===== src/hw/rtl/ybc_pkg.sv =====
package ybc_pkg;

  // Frame geometry limits
  localparam int unsigned MAX_ROW_PAIRS = 1024;
  localparam int unsigned MAX_ROWS      = 2048;

  // Register widths
  localparam int unsigned PAIRS_W = 11;
  localparam int unsigned ROWS_W  = 12;
  localparam int unsigned PAD_W   = 8;
  localparam int unsigned CFG_W   = 12;
  localparam int unsigned IDX_W   = 2;
  localparam int unsigned POS_W   = 11;

  // Register indexes
  localparam logic [IDX_W-1:0] CFG_PAIRS_PER_ROW  = 2'd0;
  localparam logic [IDX_W-1:0] CFG_ROWS_PER_FRAME = 2'd1;
  localparam logic [IDX_W-1:0] CFG_PAD_WORDS      = 2'd2;

  // Register reset values
  localparam logic [PAIRS_W-1:0] PAIRS_RESET = 11'd320;
  localparam logic [ROWS_W-1:0]  ROWS_RESET  = 12'd480;
  localparam logic [PAD_W-1:0]   PAD_RESET   = 8'd0;

  typedef struct packed {
    logic [PAIRS_W-1:0] pairs_per_row;
    logic [ROWS_W-1:0]  rows_per_frame;
    logic [PAD_W-1:0]   pad_words;
  } cfg_t;

  // One accepted pair on its way to the colour stage
  typedef struct packed {
    logic [7:0] luma_first;
    logic [7:0] chroma_blue;
    logic [7:0] luma_second;
    logic [7:0] chroma_red;
    logic       end_of_line;
    logic       end_of_frame;
  } pair_t;

endpackage


===== src/hw/rtl/ybc_if.sv =====
interface ybc_yuyv_if;
  logic       valid;
  logic       ready;
  logic [7:0] luma_first;
  logic [7:0] chroma_blue;
  logic [7:0] luma_second;
  logic [7:0] chroma_red;

  modport source (output valid, luma_first, chroma_blue, luma_second, chroma_red,
                  input ready);
  modport sink   (input valid, luma_first, chroma_blue, luma_second, chroma_red,
                  output ready);
endinterface

interface ybc_bgr_if;
  logic       valid;
  logic       ready;
  logic [7:0] first_blue;
  logic [7:0] first_green;
  logic [7:0] first_red;
  logic [7:0] second_blue;
  logic [7:0] second_green;
  logic [7:0] second_red;
  logic       end_of_line;
  logic       end_of_frame;

  modport source (output valid, first_blue, first_green, first_red, second_blue,
                  second_green, second_red, end_of_line, end_of_frame,
                  input ready);
  modport sink   (input valid, first_blue, first_green, first_red, second_blue,
                  second_green, second_red, end_of_line, end_of_frame,
                  output ready);
endinterface


===== src/hw/rtl/ybc_framer.sv =====
module ybc_framer (
  input  logic          clk_i,
  input  logic          rst_ni,
  input  ybc_pkg::cfg_t cfg_i,
  ybc_yuyv_if.sink      yuyv_i,
  input  logic          stage_ready_i,
  output logic          stage_valid_o,
  output ybc_pkg::pair_t stage_o
);
  import ybc_pkg::*;

  logic [POS_W-1:0]   word_q, word_d;
  logic [POS_W-1:0]   row_q, row_d;
  logic               valid_q, valid_d;
  pair_t              pair_q;
  logic [PAIRS_W-1:0] pairs_eff;
  logic [ROWS_W-1:0]  rows_eff;
  logic [POS_W:0]     row_len;
  logic [POS_W:0]     word_inc;
  logic [POS_W:0]     row_inc;
  logic               accept;
  logic               produce;
  logic               eol;
  logic               eof;

  // Clamp the geometry: zero acts as one, oversize saturates
  always_comb begin
    if (cfg_i.pairs_per_row == '0) begin
      pairs_eff = PAIRS_W'(1);
    end else if (cfg_i.pairs_per_row > PAIRS_W'(MAX_ROW_PAIRS)) begin
      pairs_eff = PAIRS_W'(MAX_ROW_PAIRS);
    end else begin
      pairs_eff = cfg_i.pairs_per_row;
    end
    if (cfg_i.rows_per_frame == '0) begin
      rows_eff = ROWS_W'(1);
    end else if (cfg_i.rows_per_frame > ROWS_W'(MAX_ROWS)) begin
      rows_eff = ROWS_W'(MAX_ROWS);
    end else begin
      rows_eff = cfg_i.rows_per_frame;
    end
  end

  assign row_len  = (POS_W+1)'(pairs_eff) + (POS_W+1)'(cfg_i.pad_words);
  assign word_inc = {1'b0, word_q} + (POS_W+1)'(1);
  assign row_inc  = {1'b0, row_q} + (POS_W+1)'(1);

  assign yuyv_i.ready = !valid_q || stage_ready_i;
  assign accept       = yuyv_i.valid && yuyv_i.ready;
  assign produce      = ({1'b0, word_q} < (POS_W+1)'(pairs_eff));
  assign eol          = ({1'b0, word_q} == (POS_W+1)'(pairs_eff) - (POS_W+1)'(1));
  assign eof          = eol && ({1'b0, row_q} == rows_eff - ROWS_W'(1));

  // Advance word and row positions on every accepted item, padding included
  always_comb begin
    word_d  = word_q;
    row_d   = row_q;
    valid_d = valid_q;
    if (accept) begin
      valid_d = produce;
      if (word_inc >= row_len) begin
        word_d = '0;
        if (row_inc >= (POS_W+1)'(rows_eff)) begin
          row_d = '0;
        end else begin
          row_d = row_inc[POS_W-1:0];
        end
      end else begin
        word_d = word_inc[POS_W-1:0];
      end
    end else if (stage_ready_i) begin
      valid_d = 1'b0;
    end
  end

  always_ff @(posedge clk_i or negedge rst_ni) begin
    if (!rst_ni) begin
      word_q  <= '0;
      row_q   <= '0;
      valid_q <= 1'b0;
    end else begin
      word_q  <= word_d;
      row_q   <= row_d;
      valid_q <= valid_d;
    end
  end

  // Hold the item in the input register
  always_ff @(posedge clk_i) begin
    if (accept && produce) begin
      pair_q.luma_first   <= yuyv_i.luma_first;
      pair_q.chroma_blue  <= yuyv_i.chroma_blue;
      pair_q.luma_second  <= yuyv_i.luma_second;
      pair_q.chroma_red   <= yuyv_i.chroma_red;
      pair_q.end_of_line  <= eol;
      pair_q.end_of_frame <= eof;
    end
  end

  assign stage_valid_o = valid_q;
  assign stage_o       = pair_q;

endmodule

- WHAT THE TASK ASKS:
An exact copy of the lines above between the line holding "(POS_W+1)'(pairs_eff) + (POS_W+1)'(cfg_i.pad_words);" and the line holding "rows_eff - ROWS_W'(1));", inclusive, is the whole answer.

- SOLUTION TO THIS PROBLEM:
  assign row_len  = (POS_W+1)'(pairs_eff) + (POS_W+1)'(cfg_i.pad_words);
  assign word_inc = {1'b0, word_q} + (POS_W+1)'(1);
  assign row_inc  = {1'b0, row_q} + (POS_W+1)'(1);

  assign yuyv_i.ready = !valid_q || stage_ready_i;
  assign accept       = yuyv_i.valid && yuyv_i.ready;
  assign produce      = ({1'b0, word_q} < (POS_W+1)'(pairs_eff));
  assign eol          = ({1'b0, word_q} == (POS_W+1)'(pairs_eff) - (POS_W+1)'(1));
  assign eof          = eol && ({1'b0, row_q} == rows_eff - ROWS_W'(1));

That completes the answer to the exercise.